Hoofdstuk I Raadscommissies voor voorbereiding
Artikel 1 Instelling raadscommissies en werkgebied
- 1.
De raad stelt de volgende openbare raadscommissies voor
voorbereiding in:
- ·
- ·
Commissie Fysiek Domein en Middelen
- 2.
De commissie Sociaal Domein heeft als werkgebied:
- ·
onderwijs, sport en jeugdzorg (programma 3)
- ·
werk en inkomen (deels programma 4)
- ·
zorg, welzijn en cultuur (programma 5)
- 3.
De commissie Fysiek Domein en Middelen heeft als werkgebied:
a. burger en bestuur en openbare orde en veiligheid (programma
1)
b. beheer openbare ruimte en milieu (programma 2)
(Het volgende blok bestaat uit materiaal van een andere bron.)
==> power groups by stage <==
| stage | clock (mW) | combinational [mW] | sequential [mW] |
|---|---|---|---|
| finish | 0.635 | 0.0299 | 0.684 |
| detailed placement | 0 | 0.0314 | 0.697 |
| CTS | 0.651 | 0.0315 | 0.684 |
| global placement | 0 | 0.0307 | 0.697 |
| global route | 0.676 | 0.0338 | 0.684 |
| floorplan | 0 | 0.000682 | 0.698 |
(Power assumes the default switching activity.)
--- src/rtl/svi_rr_write_arbiter_if.sv ---
// Requester-side bus of the round-robin write arbiter: request/lock/data in, grant and
// shared-register state out.
interface svi_rr_write_arbiter_if #(
  parameter int unsigned N_REQ = 4,
  parameter int unsigned W     = 8
);
  localparam int unsigned IW = $clog2(N_REQ);

  logic [N_REQ-1:0]   i_req;
  logic [N_REQ-1:0]   i_lock;
  logic [N_REQ*W-1:0] i_wdata;
  logic [N_REQ-1:0]   o_gnt;
  logic [IW-1:0]      o_owner;
  logic [W-1:0]       o_q;
  logic               o_busy;
  logic               o_timeout;

  modport master (
    output i_req, i_lock, i_wdata,
    input  o_gnt, o_owner, o_q, o_busy, o_timeout
  );

  modport slave (
    input  i_req, i_lock, i_wdata,
    output o_gnt, o_owner, o_q, o_busy, o_timeout
  );
endinterface

--- src/rtl/svi_rr_write_arbiter.sv ---
// Round-robin arbiter owning one shared write register, with optional burst lock.
// Define RR_ARB_LOCK_TIMEOUT_EN to bound LOCK at LOCK_MAX cycles with a forced release.
module svi_rr_write_arbiter #(
  parameter int unsigned N_REQ    = 4,
  parameter int unsigned W        = 8,
  parameter int unsigned LOCK_MAX = 16
) (
  input logic                   i_clk,
  input logic                   i_rst,
  svi_rr_write_arbiter_if.slave bus
);
  localparam int unsigned IW = $clog2(N_REQ);

  if (N_REQ < 2 || N_REQ > 8 || LOCK_MAX < 1) begin : g_param_check
    $error("svi_rr_write_arbiter: N_REQ must be 2..8 and LOCK_MAX at least 1");
  end

  typedef enum logic [1:0] {StIdle, StGnt, StLock} state_e;

  state_e           state_q;
  logic [IW-1:0]    ptr_q;
  logic [N_REQ-1:0] gnt_q;
  logic [IW-1:0]    owner_q;
  logic [W-1:0]     q_q;
  logic             busy_q;

  logic [W-1:0]     wdata_arr [N_REQ];
  logic [IW-1:0]    win_idx;
  logic [IW-1:0]    ptr_next;
  logic             win_valid;
  logic             owner_hold;

  for (genvar k = 0; k < N_REQ; k++) begin : g_unpack
    assign wdata_arr[k] = bus.i_wdata[k*W +: W];
  end

  // First requester at or after ptr, wrapping; deliberately blind to i_lock.
  always_comb begin
    int unsigned idx;
    win_idx   = '0;
    win_valid = 1'b0;
    idx       = 0;
    for (int unsigned i = 0; i < N_REQ; i++) begin
      idx = 32'(ptr_q) + i;
      if (idx >= N_REQ) idx = idx - N_REQ;
      if (!win_valid && bus.i_req[IW'(idx)]) begin
        win_valid = 1'b1;
        win_idx   = IW'(idx);
      end
    end
  end

  assign ptr_next   = (win_idx == IW'(N_REQ - 1)) ? '0 : win_idx + IW'(1);
  assign owner_hold = bus.i_req[owner_q] && bus.i_lock[owner_q];

`ifdef RR_ARB_LOCK_TIMEOUT_EN
  localparam int unsigned CW = $clog2(LOCK_MAX + 1);
  logic [CW-1:0] lock_cnt_q;
  logic          timeout_q;
  assign bus.o_timeout = timeout_q;
`else
  assign bus.o_timeout = 1'b0;
`endif

  always_ff @(posedge i_clk) begin
    if (i_rst) begin
      state_q    <= StIdle;
      ptr_q      <= '0;
      gnt_q      <= '0;
      owner_q    <= '0;
      q_q        <= '0;
      busy_q     <= 1'b0;
`ifdef RR_ARB_LOCK_TIMEOUT_EN
      lock_cnt_q <= '0;
      timeout_q  <= 1'b0;
`endif
    end else begin
`ifdef RR_ARB_LOCK_TIMEOUT_EN
      timeout_q <= 1'b0;
`endif
      unique case (state_q)
        StIdle: begin
          if (win_valid) begin
            gnt_q   <= N_REQ'(1) << win_idx;
            owner_q <= win_idx;
            q_q     <= wdata_arr[win_idx];
            ptr_q   <= ptr_next;
            busy_q  <= 1'b1;
            state_q <= StGnt;
          end
        end
        StGnt: begin
          if (owner_hold) begin
            q_q        <= wdata_arr[owner_q];
            state_q    <= StLock;
`ifdef RR_ARB_LOCK_TIMEOUT_EN
            lock_cnt_q <= CW'(1);
`endif
          end else begin
            gnt_q   <= '0;
            busy_q  <= 1'b0;
            state_q <= StIdle;
          end
        end
        StLock: begin
          if (owner_hold) begin
`ifdef RR_ARB_LOCK_TIMEOUT_EN
            if (lock_cnt_q == CW'(LOCK_MAX)) begin
              gnt_q     <= '0;
              busy_q    <= 1'b0;
              timeout_q <= 1'b1;
              state_q   <= StIdle;
            end else begin
              q_q        <= wdata_arr[owner_q];
              lock_cnt_q <= lock_cnt_q + CW'(1);
            end
`else
            q_q <= wdata_arr[owner_q];
`endif
          end else begin
            // Exit edge leaves the shared register untouched.
            gnt_q   <= '0;
            busy_q  <= 1'b0;
            state_q <= StIdle;
          end
        end
        default: state_q <= StIdle;
      endcase
    end
  end

  assign bus.o_gnt   = gnt_q;
  assign bus.o_owner = owner_q;
  assign bus.o_q     = q_q;
  assign bus.o_busy  = busy_q;
endmodule
===== src/rtl/fir_ctrl_pkg.sv =====
// Shared types and sizing helpers for the FIR control blocks.
package fir_ctrl_pkg;

   localparam int DEF_TAPS        = 128;
   localparam int DEF_NCH         = 4;
   localparam int DEF_TIMEOUT     = 512;
   localparam int DEF_RECOVER_CYC = 8;

   typedef enum logic [2:0] {
      S_IDLE,
      S_ARB,
      S_START,
      S_COMPUTE,
      S_RECOVER,
      S_COEFF
   } state_t;

   function automatic int cw_of(input int taps);
      return $clog2(taps) + 1;
   endfunction

   function automatic int chw_of(input int nch);
      return (nch > 1) ? $clog2(nch) : 1;
   endfunction

endpackage


===== src/rtl/rr_arbiter.sv =====
// Combinational round-robin arbiter: first request at or after ptr, wrapping.
module rr_arbiter
   import fir_ctrl_pkg::*;
#(
   parameter int N  = DEF_NCH,
   parameter int PW = chw_of(N)
) (
   input  logic [N-1:0]  req,
   input  logic [PW-1:0] ptr,
   output logic [N-1:0]  grant,
   output logic [PW-1:0] idx
);

   int unsigned c;
   logic        found;

   always_comb begin
      grant = '0;
      idx   = '0;
      found = 1'b0;
      c     = 0;
      for (int unsigned i = 0; i < N; i++) begin
         c = (32'(ptr) + i) % N;
         if (!found && req[c]) begin
            found    = 1'b1;
            grant[c] = 1'b1;
            idx      = PW'(c);
         end
      end
   end

endmodule


===== src/rtl/fir_mc_sequencer.sv =====
// Multi-channel FIR control: per-channel ping-pong fill tracking, round-robin
// dispatch to a shared DA engine, watchdog recovery and deferred coefficient updates.
module fir_mc_sequencer
   import fir_ctrl_pkg::*;
#(
   parameter int TAPS        = DEF_TAPS,
   parameter int NCH         = DEF_NCH,
   parameter int TIMEOUT     = DEF_TIMEOUT,
   parameter int RECOVER_CYC = DEF_RECOVER_CYC
) (
   input  logic                    clk,
   input  logic                    rst_n,
   input  logic                    sample_valid,
   input  logic [chw_of(NCH)-1:0]  sample_ch,
   input  logic                    coeff_prog,
   input  logic                    comp_done,
   input  logic                    err_clr,
   output logic                    start,
   output logic [chw_of(NCH)-1:0]  start_ch,
   output logic [NCH-1:0]          buf_sel,
   output logic                    coeff_ack,
   output logic                    busy,
   output logic                    timeout_err,
   output logic [NCH-1:0]          ovr_flags
);

   localparam int CW  = cw_of(TAPS);
   localparam int CHW = chw_of(NCH);
   localparam int TW  = $clog2(TIMEOUT + 1);
   localparam int RW  = $clog2(RECOVER_CYC + 1);

   state_t          state, state_next;
   logic [CW-1:0]   fill_cnt [NCH];
   logic [NCH-1:0]  pending, fill_done, job_sel, arb_grant, pend_set, pend_clr;
   logic [CHW-1:0]  rr_ptr, arb_idx, next_ptr;
   logic [TW-1:0]   wd;
   logic [RW-1:0]   rec_cnt;
   logic            wd_expired, rec_last, to_event;

   rr_arbiter #(.N(NCH), .PW(CHW)) u_arb (
      .req   (pending),
      .ptr   (rr_ptr),
      .grant (arb_grant),
      .idx   (arb_idx)
   );

   assign wd_expired = (wd == TW'(TIMEOUT - 1));
   assign rec_last   = (rec_cnt == RW'(RECOVER_CYC - 1));
   assign next_ptr   = (start_ch == CHW'(NCH - 1)) ? '0 : start_ch + 1'b1;
   assign to_event   = (state == S_COMPUTE) && !comp_done && wd_expired;

   always_comb begin
      fill_done = '0;
      job_sel   = '0;
      for (int unsigned c = 0; c < NCH; c++) begin
         fill_done[c] = sample_valid && (sample_ch == CHW'(c)) && (fill_cnt[c] == CW'(TAPS - 1));
         job_sel[c]   = (start_ch == CHW'(c));
      end
      pend_clr = (state == S_START) ? job_sel : '0;
      // A fill completing in the same cycle as the clear keeps its channel pending.
      pend_set = fill_done | (((state == S_RECOVER) && rec_last) ? job_sel : '0);
   end

   always_ff @(posedge clk or negedge rst_n) begin
      if (!rst_n) state <= S_IDLE;
      else        state <= state_next;
   end

   always_comb begin
      state_next = state;
      unique case (state)
         S_IDLE: begin
            if (coeff_prog)    state_next = S_COEFF;
            else if (|pending) state_next = S_ARB;
         end
         S_ARB:     state_next = (|arb_grant) ? S_START : S_IDLE;
         S_START:   state_next = S_COMPUTE;
         S_COMPUTE: begin
            if (comp_done)       state_next = S_IDLE;
            else if (wd_expired) state_next = S_RECOVER;
         end
         S_RECOVER: if (rec_last) state_next = S_IDLE;
         S_COEFF:   if (!coeff_prog) state_next = S_IDLE;
         default:   state_next = S_IDLE;
      endcase
   end

   always_ff @(posedge clk or negedge rst_n) begin
      if (!rst_n) begin
         for (int unsigned c = 0; c < NCH; c++) fill_cnt[c] <= '0;
         buf_sel     <= '0;
         pending     <= '0;
         ovr_flags   <= '0;
         timeout_err <= 1'b0;
         start_ch    <= '0;
         rr_ptr      <= '0;
         wd          <= '0;
         rec_cnt     <= '0;
      end else begin
         for (int unsigned c = 0; c < NCH; c++) begin
            if (sample_valid && (sample_ch == CHW'(c)))
               fill_cnt[c] <= fill_done[c] ? '0 : fill_cnt[c] + 1'b1;
         end
         buf_sel     <= buf_sel ^ fill_done;
         pending     <= (pending & ~pend_clr) | pend_set;
         ovr_flags   <= (err_clr ? '0 : ovr_flags) | (fill_done & pending);
         timeout_err <= (timeout_err & ~err_clr) | to_event;
         if ((state == S_ARB) && (|arb_grant)) start_ch <= arb_idx;
         if ((state == S_COMPUTE) && comp_done) rr_ptr <= next_ptr;
         wd      <= (state == S_COMPUTE) ? wd + 1'b1 : '0;
         rec_cnt <= (state == S_RECOVER) ? rec_cnt + 1'b1 : '0;
      end
   end

   assign start     = (state == S_START);
   assign coeff_ack = (state == S_COEFF);
   assign busy      = (state != S_IDLE);

endmodule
c. lokale economie, vrijetijdseconomie (deels programma 4
d. ruimtelijke ontwikkeling (programma 6)
e. belastingen en financien (programma 7)
Artikel 2 Taken
- 1.
Deze commissies hebben tot taak om de volksvertegenwoordigende,
kaderstellende en controlerende taak van de gemeenteraad voor te
bereiden.
- 2.
Meer specifiek kan deze taak als volgt worden onderscheiden:
- ·
zich laten informeren over geagendeerde onderwerpen door
collegeleden, medewerkers van de ambtelijke organisatie, burgers,
vertegenwoordigers van organisaties, overige belanghebbenden en
deskundigen;
- ·
een oordeel vormen over geagendeerde onderwerpen;
- ·
een procedurebesluit nemen over het vervolgproces van geagendeerde
onderwerpen;
- ·
informatievoorziening van het bestuur van college of de
burgemeester, waaronder begrepen het bestuur in verbonden
partijen;
- ·
afhandelen van aan de raad gerichte ingekomen brieven die voor
kennisgeving kunnen worden aangenomen.
- 3.
Om een integrale benadering te realiseren wordt een onderwerp in
niet meer dan in één commissie behandeld
- 4.
De commissie kan besluiten een aparte bijeenkomst te houden met een
informatief karakter.
Artikel 3 Samenstelling
- 1.
De commissies bestaan uit maximaal twee leden per fractie. Per
agendapunt is een van beiden woordvoerder.
- 2.
Van het maximale aantal van twee leden is er een lid van de
raad.
- 3.
De commissie kan besluiten dat een ander fractielid een lid van de
commissie vervangt. Deze vervanger is een raadslid.
- 4.
De leden worden benoemd door de raad op voordracht van de
fracties.
- 5.
Een lid van de commissie kan zowel raadslid als duolid zijn. De
duoleden moeten zijn geplaatst op de kandidatenlijst bij de
laatstgehouden verkiezingen van de betreffende fractie. Op de
duoleden zijn de artikel 10, 11, 12, 13, 14 en 15 van de Gemeentewet
van toepassing.
Artikel 4 Voorzitter
- 1.
De voorzitter en zijn plaatsvervanger worden door de raad uit zijn
midden benoemd.
- 2.
- 3.
De voorzitter is belast met:
- ·
het leiden van de vergadering;
- ·
het concluderen van de bespreking in de vorm van
procesafspraken of, bij een oordeelvormende bespreking, het
benoemen van inhoudelijke conclusies;
- ·
het handhaven van de orde;
- ·
het doen naleven van deze verordening.
Artikel 5 Zittingsduur en vacatures
- 1.
De zittingsperiode van een lid, de voorzitter en zijn
plaatsvervanger eindigt aan het einde van de zittingsperiode van de
raad.
- 2.
Een lid en zijn plaatsvervanger houden op lid te zijn indien zij
niet meer voldoen aan de in artikel 3 lid 5 van dit reglement
genoemde eisen.
- 3.
De raad kan een lid ontslaan op voorstel van de fractie op wiens
voordracht het lid is benoemd.
- 4.
De raad kan de voorzitter of diens plaatsvervangers ontslaan.
- 5.
Een lid, de voorzitter en zijn plaatsvervanger kunnen te allen tijde
ontslag nemen. Zij doen hiervan schriftelijk mededeling aan de raad.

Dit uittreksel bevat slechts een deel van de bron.